GeoNetwork Data Catalog Vocabulary services
Date | 2012/05/10 |
Contact(s) | François Prunayre, Paul Hasenohr |
Last edited | |
Status | Motion passed - Done |
Assigned to release | 2.9 |
Resources | Available (funding EEA) |
Ticket # | #912 |
Github source | https://github.com/fxprunayre/core-geonetwork/tree/feature/dcat-rdf |
Overview
Data Catalog Vocabulary services in GeoNetwork opensource increase discoverability and enable applications easily to consume metadata. Those services provide information about 3 types of objects :
- the catalogue,
- the datasets and services in the catalogue
- and the link to distributed resources.
The description contains relation to thesaurus (eg. GEMET), keywords and organization. The document could be used in a linked data context.

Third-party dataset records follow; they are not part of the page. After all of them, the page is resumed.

--- config.mk ---
export PLATFORM = sky130hd
export DESIGN_NAME = pll_lock_supervisor
export DESIGN_NICKNAME = d
export VERILOG_FILES = /design/src/rtl/pll_lock_supervisor.sv
export SDC_FILE = /design/constraint.sdc
export NUM_CORES = 1
export LEC_CHECK = 0
export ABC_AREA = 0
export CAP_MARGIN = 10
export CORE_MARGIN = 2
export CORE_UTILIZATION = 50
export DETAILED_ROUTE_END_ITERATION = 12
export GPL_ROUTABILITY_DRIVEN = 1
export GPL_TIMING_DRIVEN = 0
export PLACE_DENSITY = 0.76
export RECOVER_POWER = 100
export SLEW_MARGIN = 5
export SYNTH_ARGS = -nofsm -noshare
export SYNTH_HDL_FRONTEND = slang
export SYNTH_SLANG_ARGS = --single-unit
export TNS_END_PERCENT = 30
--- constraint.sdc ---
create_clock -name clk -period 2.8 [get_ports clk]
set_clock_uncertainty 0.05 [all_clocks]
set_input_delay 0.42 -clock clk [delete_from_list [all_inputs] [get_ports clk]]
set_output_delay 0.42 -clock clk [all_outputs]
set_load 0.02 [all_outputs]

The output format produced by the services are based on DCAT, an RDF vocabulary. Two types of services are created:
- Metadata service to access to one metadata record
- Search service to search the catalogue and retrieve a set of metadata
The Data Catalog Vocabulary services could be used by Semantic web tools to harvest, search (eg. using SPARQL) and link catalogue content with other interlinked resources.
A semantic portal sitemap is created in order to be able to harvest the catalogue.
Proposal Type
- Type: Discoverability
- App: GeoNetwork
- Module: Metadata and search services
Links
- Documents:
- Data Catalog Vocabulary (DCAT) http://www.w3.org/TR/vocab-dcat/#property--data-dictionary
- Vocabulary of interlinked Dataset (VoID) http://www.w3.org/TR/void/
- http://dvcs.w3.org/hg/gld/raw-file/default/dcat/index.html
- Semantic Web Crawling: A Sitemap Extension http://sw.deri.org/2007/07/sitemapextension/
- http://geovocab.org/doc/neogeo.html
Voting history
Vote proposed by Francois on 2012/07/04, result was
- +1 from Jeroen, Simon, Francois
Proposal
RDF Model
RDF model is defined for ISO19139, ISO19110 and Dublin Core standards in order to cover most of the metadata of the catalogue. Model is based on DCAT which is "an RDF vocabulary designed to facilitate interoperability between data catalogs published on the Web".
Vocabularies:
<rdf:RDF xmlns:rdf="http://www.w3.org/1999/02/22-rdf-syntax-ns#" xmlns:rdfs="http://www.w3.org/2000/01/rdf-schema#" xmlns:foaf="http://xmlns.com/foaf/0.1/" xmlns:void="http://www.w3.org/TR/void/" xmlns:dcat="http://www.w3.org/ns/dcat#" xmlns:dc="http://purl.org/dc/elements/1.1/" xmlns:dct="http://purl.org/dc/terms/" xmlns:dctype="http://purl.org/dc/dcmitype/" xmlns:skos="http://www.w3.org/2004/02/skos/core#" >
Classes:
- Catalogue (dcat:Catalog) is the local catalogue or any harvested nodes.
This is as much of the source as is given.